Time for examination and review - - in terms of resonable accountings of national interest, and fact.

Weapons of mass destruction are a big problem - and I'm for reducing the risks of them, which are grave - as efficiently as possible.

And dealing with them with resources that are proportionate to other real needs and priorities, as well.

In medical research, people examine a lot of alternatives -- most don't turn out to work, for one reason or another -- and everybody understands that. But when there are solid reasons to see that an approach cannot possibly work -- then human and financial resources are redeployed.

Medical research has a big advantage - much of it is, in various ways, "played close to the chest" -- but it isn't classified. So hard decisions get made. Robert Bork's phrase about " the real world of compromise, half-measures, and self seeking" applies (in part) to medical research and every other field of human endeavor. So mechanisms of checking are important.
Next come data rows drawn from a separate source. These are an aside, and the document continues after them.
**config.mk**
```make
export PLATFORM = sky130hd
export DESIGN_NAME = seg_scan_driver
export DESIGN_NICKNAME = d
export VERILOG_FILES = /design/src/rtl/seg_scan_driver.sv
export SDC_FILE = /design/constraint.sdc
export NUM_CORES = 1
export LEC_CHECK = 0
export BUFFER_PORTS_ARGS = -buffer_cell sky130_fd_sc_hd__buf_2
export CORE_MARGIN = 5
export CORE_UTILIZATION = 36
export CTS_BUF_LIST = sky130_fd_sc_hd__clkbuf_8
export DETAILED_ROUTE_END_ITERATION = 10
export SLEW_MARGIN = 30
export SYNTH_ARGS = -nofsm -noshare
export SYNTH_HDL_FRONTEND = slang
export SYNTH_SLANG_ARGS = --single-unit
```
**constraint.sdc**
```tcl
create_clock -name clk -period 2.9 [get_ports clk]
set_input_delay 0 -clock clk [delete_from_list [all_inputs] [get_ports clk]]
set_output_delay 0 -clock clk [all_outputs]
set_load 0.005 [all_outputs]
```
**src/rtl/seg_scan_driver.sv**
```systemverilog
// ---------------------------------------------------------------------------
// seg_scan_driver
//
// Time-multiplexed driver for a row of common-anode 7-segment hex digits.
// A free-running divider paces the scan. Each digit is shown for 2^DIV_W
// clocks, and the first clock of every digit slot is blanked to suppress
// ghosting. Host writes land in a shadow register. They are promoted to the
// active register only at a frame boundary, so a frame is never torn.
//
// Parameters
//   DIGITS  number of multiplexed digits (1..16)
//   DIV_W   scan divider width; one digit slot = 2^DIV_W clocks (2..24)
//
// Ports
//   clk      single clock, rising edge
//   rst_n    asynchronous active-low reset
//   data     4*DIGITS hex nibbles, nibble k drives digit k
//   points   per-digit decimal point, 1 = lit
//   enable   per-digit enable, 0 = digit fully dark
//   load     one-cycle strobe capturing data/points/enable into the shadow
//   pending  shadow holds values not yet committed to the display
//   seg_n    active-low segments {p,g,f,e,d,c,b,a}
//   an_n     active-low digit select, at most one bit low
//
// Optional feature (macro SEG_BLINK_EN)
//   Adds input blink[DIGITS-1:0], which is shadowed and committed with the
//   other fields. It also adds a 6-bit frame counter. Blinking digits are dark
//   while bit 5 of that counter is set.
// ---------------------------------------------------------------------------
module seg_scan_driver #(
  parameter int DIGITS = 8,
  parameter int DIV_W  = 17
) (
  input  logic                  clk,
  input  logic                  rst_n,
  input  logic [4*DIGITS-1:0]   data,
  input  logic [DIGITS-1:0]     points,
  input  logic [DIGITS-1:0]     enable,
`ifdef SEG_BLINK_EN
  input  logic [DIGITS-1:0]     blink,
`endif
  input  logic                  load,
  output logic                  pending,
  output logic [7:0]            seg_n,
  output logic [DIGITS-1:0]     an_n
);

  localparam int IDX_W = (DIGITS > 1) ? $clog2(DIGITS) : 1;
  localparam logic [IDX_W-1:0] LAST_IDX = IDX_W'(DIGITS - 1);

  // Active-high segment pattern {g,f,e,d,c,b,a} for one hex nibble.
  function automatic logic [6:0] hex_font(input logic [3:0] nib);
    case (nib)
      4'h0:    hex_font = 7'b011_1111;
      4'h1:    hex_font = 7'b000_0110;
      4'h2:    hex_font = 7'b101_1011;
      4'h3:    hex_font = 7'b100_1111;
      4'h4:    hex_font = 7'b110_0110;
      4'h5:    hex_font = 7'b110_1101;
      4'h6:    hex_font = 7'b111_1101;
      4'h7:    hex_font = 7'b000_0111;
      4'h8:    hex_font = 7'b111_1111;
      4'h9:    hex_font = 7'b110_1111;
      4'hA:    hex_font = 7'b111_0111;
      4'hB:    hex_font = 7'b111_1100;
      4'hC:    hex_font = 7'b011_1001;
      4'hD:    hex_font = 7'b101_1110;
      4'hE:    hex_font = 7'b111_1001;
      default: hex_font = 7'b111_0001;
    endcase
  endfunction

  logic [DIV_W-1:0]    div;
  logic [IDX_W-1:0]    idx;

  logic [4*DIGITS-1:0] shadow_data,   active_data;
  logic [DIGITS-1:0]   shadow_points, active_points;
  logic [DIGITS-1:0]   shadow_enable, active_enable;

  logic                tick;
  logic                wrap;
  logic                commit;
  logic                dark;
  logic [3:0]          cur_nib;
  logic [7:0]          seg_d;
  logic [DIGITS-1:0]   an_d;

  assign tick    = &div;
  assign wrap    = tick && (idx == LAST_IDX);
  assign commit  = wrap && pending;
  assign cur_nib = active_data[4*idx +: 4];

`ifdef SEG_BLINK_EN
  logic [DIGITS-1:0] shadow_blink, active_blink;
  logic [5:0]        frame_cnt;

  assign dark = !active_enable[idx] || (active_blink[idx] && frame_cnt[5]);

  always_ff @(posedge clk or negedge rst_n) begin
    if (!rst_n) begin
      shadow_blink <= '0;
      active_blink <= '0;
      frame_cnt    <= '0;
    end else begin
      if (commit) active_blink <= shadow_blink;
      if (load)   shadow_blink <= blink;
      if (wrap)   frame_cnt    <= frame_cnt + 6'd1;
    end
  end
`else
  assign dark = !active_enable[idx];
`endif

  // Next output values are decoded from the current digit. On a tick cycle
  // idx is about to move, so the select lines stay blank for one clock.
  always_comb begin
    // NOTE: every combinational output gets a default first, so no path can
    // leave it unassigned and infer a latch.
    seg_d = 8'hFF;
    an_d  = '1;
    if (!dark) seg_d = ~{active_points[idx], hex_font(cur_nib)};
    if (!tick) an_d[idx] = 1'b0;
  end

  // Scan timing and output registers.
  always_ff @(posedge clk or negedge rst_n) begin
    if (!rst_n) begin
      div   <= '0;
      idx   <= '0;
      seg_n <= 8'hFF;
      an_n  <= '1;
    end else begin
      // NOTE: state is updated with non-blocking assignments, so every
      // right-hand side samples the value held before this edge.
      div   <= div + DIV_W'(1);
      seg_n <= seg_d;
      an_n  <= an_d;
      if (tick) idx <= (idx == LAST_IDX) ? '0 : idx + IDX_W'(1);
    end
  end

  // Double-buffered frame contents. Commit happens only at the frame wrap.
  // A load on that same edge refills the shadow and keeps pending set.
  always_ff @(posedge clk or negedge rst_n) begin
    if (!rst_n) begin
      // NOTE: these are plain flops, not a RAM, so they are reset. The display
      // must come up dark and any uncommitted host data is discarded.
      shadow_data   <= '0;
      shadow_points <= '0;
      shadow_enable <= '0;
      active_data   <= '0;
      active_points <= '0;
      active_enable <= '0;
      pending       <= 1'b0;
    end else begin
      if (commit) begin
        active_data   <= shadow_data;
        active_points <= shadow_points;
        active_enable <= shadow_enable;
        pending       <= 1'b0;
      end
      if (load) begin
        shadow_data   <= data;
        shadow_points <= points;
        shadow_enable <= enable;
        pending       <= 1'b1;
      end
    end
  end

endmodule

```
==> reports/results.txt <==
final hold vios: 0
#FFs+latches synth: 133
count of cell types in the netlist: 44
max-slew violation count: 0
most common cell after layout, fill and taps aside: dfrtp_1
drt pass-1 iters: 4
largest family of logic cells by synthesized area: multiplexers
Inserted Diodes: 0
delay-heaviest family, CP: simple AND/OR/NAND/NOR gates
first-pass GRT wire length: 18.37 mm
worst slew pin tran: 0.7430 ns
Mapped Cells: 374
Flop pwr share: 53.2%
routed wire length: 10.68 mm
RSZ-0062 raised after global routing: no
critical-path cell with the highest stage delay: dfrtp_1
post-synthesis sequential area ratio: 59.71%
initial antenna violation count: 0
pwr dens: 519.1 nW/um2
synthesized area: 5608 um2
Rel. slew slack: 50.47%
Max Cap Violations: 0
DRC Markers: 0
CP cell instances: ha_1, and3_1, and3_1, and3_1, ha_1, nand3_2, buf_12, mux2_2
Die X: 134.8 um
vias after detailed routing: 3391
Synth Area in Simple Gates: 4.306%
die area: 18170 um2
Most used DFF post-synth: dfrtp_1
clock sink total: 133
gr ovfl total: 0
clk_lat worst skew: 0.45 ns
CP Capture Type: flip-flop
drt via density: 4.671
max frequency: 0.3974 GHz
worst-path fanout max: 44
Initial Utilization: 36.75%
post-synth net total: 435
switch share: 22.55%
Layout fillers: 1398
die height: 134.8 um
Post-CTS Setup Repair Bufs: 0
crit path time final: 2.516 ns
switching pwr: 0.8307 mW
post-DR wirelength/cell: 14.71 um
PortBufs: 67
vias in the first global route: 3665
Ports: 68
critical path type: reg2reg
Comb power frac: 5.6%
Worst EP required: 3.23 ns
multiplexer share of the synthesized area: 26.04%
Clock H-tree levels: 4
NumNets Final: 564
Core ar.: 15260 um2
Post-Synth XOR/XNOR Area: 2.187%
critical path's largest stage delay: 0.43 ns
Clock power frac: 41.1%
crit path launch type: flip-flop
period utilization: 86.77%
largest net degree at the start of global routing: 60
Hold Slack: 0.1566 ns
setup violators final: 0
row count: 45
Tot GR Track Use: 12.85%
status: complete, no violations
register area: 3348 um2
proportion of layout cells with a drive suffix above 1: 46.80%
hold crit path type: in2async
Setup TNS: 0 ns
Post-synth EDFFs: 0
Pwr Total: 3.683 mW
asr flop ratio synth: 100.0%
crit path DAT: 2.84 ns
internal power consumption: 2.853 mW
crit path buf inv count: 1
yosys warns: 0
Compound-Gate Fraction of Synth Area: 3.414%
area delta synth->final: 26.53%
Max VDD drop: 263.5 uV
P_leak: 3.264 nW
Crit path top cell by count: and3_1
syn_area_per_cell: 14.99 um2
multi-input logic area: 2146 um2
placed wire-length estimate: 7.352 mm
DRT iter0 DRCs: 232
Final ANT Viol Nets: 0
commonest non-fill, non-tap cells in the layout: 117 x dfrtp_1, 101 x mux2_2, 65 x buf_2
TritonCTS Buffers: 17
clk buf depth: 2
Clock Skews: 0.01591 ns
CTS clk-pin slew, worst paths: 0.07 ns
Root Driver: clkbuf_8
Post-Synth Adder-Cell Area: 2.231%
CTS tree: built
routability cong.: 0.7963
## stage by stage
step	instance area, um2	setup WS [ns]	utilization [%]	instances
5_1_grt	7096	0.1833	46.50	726
3_3_place_gp	6210	0.4268	40.70	646
3_5_place_dp	6212	0.3866	40.71	646
4_1_cts	7096	0.3757	46.50	726
2_1_floorplan	5608	0.3468	-	374
6_report	7096	0.3838	46.50	726
## flip-flops by register name, summed over array words and instances (netlist names)
register	count
seg_n	8
active_enable	8
active_points	8
pending	1
idx	3
shadow_enable	8
an_n	8
shadow_data	32
div	17
active_data	32
shadow_points	8
## per-layer routing
metal | routed length, um | GRT usage [%] | vias to the layer above | part of all wire, %
li1 | - | - | 1596 | -
met1 | 5170 | 17.54 | 1702 | 48
met2 | 4800 | 18.90 | 77 | 45
met3 | 558 | 4.545 | 16 | 5.2
met4 | 149 | 4.751 | 0 | 1.4
met5 | 0 | 0 | - | 0
## Yosys cell counts (6+ instances only)
master,count,area [um2]
nand3_1,9,45.04
buf_1,6,22.52
nand2_1,17,63.81
dfrtp_1,117,2928
dfstp_2,16,420.4
mux2_2,101,1137
mux4_2,8,180.2
mux2i_1,9,90.09
ha_1,10,125.1
inv_1,6,22.52
xnor2_1,10,87.58
## final cells by class
cell class | instances | share of cell area [%]
Tap cell | 211 | 3.721
Multi-Input combinational cell | 218 | 30.24
Sequential cell | 133 | 47.19
Clock buffer | 19 | 3.685
Clock inverter | 12 | 1.852
Inverter | 7 | 0.3703
Timing Repair Buffer | 126 | 12.94
## power by group through the flow
| stage | clock network (mW) | logic [mW] | registers, mW |
|---|---|---|---|
| 3_5_place_dp | 0 | 0.162 | 2.00 |
| 3_3_place_gp | 0 | 0.158 | 2.00 |
| 6_report | 1.52 | 0.208 | 1.96 |
| 4_1_cts | 1.57 | 0.214 | 1.96 |
| 2_1_floorplan | 0 | 0.0808 | 1.98 |
| 5_1_grt | 1.65 | 0.234 | 1.97 |
## path summary, 6_finish.rpt
path | slack [ns] | startpoint | depth (start not counted) | end
hold reg to reg | 0.46 | div[15]$_DFF_PN0_ | 1 | div[15]$_DFF_PN0_
min in group clk | 0.16 | load | 2 | shadow_points[0]$_DFFE_PN0P_
max in group asynchronous | 1.81 | rst_n | 3 | seg_n[1]$_DFF_PN1_
setup / recovery | 0.38 | div[0]$_DFF_PN0_ | 8 | active_enable[7]$_DFFE_PN0P_
hold / removal | 0.16 | rst_n | 2 | active_enable[5]$_DFFE_PN0P_
setup reg to reg | 0.38 | div[0]$_DFF_PN0_ | 8 | active_enable[7]$_DFFE_PN0P_
## logic make-up (layout without fill, tap and decap cells)
| kind of cell | after synthesis | after routing |
|---|---|---|
| AO/OA/AOI/OAI | 24 | 24 |
| adder cells (fa/ha/maj) | 10 | 10 |
| AND/OR/NAND/NOR | 49 | 49 |
| XOR/XNOR | 14 | 14 |
| multiplexers | 121 | 121 |
| flip-flops | 133 | 133 |
| buffers and inverters | 23 | 164 |
## what timing repair did
action                                  CTS  global route
resized for setup                         0             0
hold buffers                             49             0
endpoints found under the setup margin    0             0
hold endpoints to repair                101             0
Power figures use the tool's default switching activity.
In a classified context, the mechanisms of checking, hard enough in open areas, are much hardder, and the temptations to dissemble greater. Does checking work at all? Perhaps, but my impression is that "Star Wars" - as of now, is full of many snafus - piled on top of each other, elaborately patched and concealed -- to the point that massive resources (human and financial) are being wasted.

It seems to me that the responses from gisterme and catelli , especially since rshow55 1/16/02 7:31am , indicate that I'm on to some things that are very important, that they can only try to deflect -- and cannot deal with honestly.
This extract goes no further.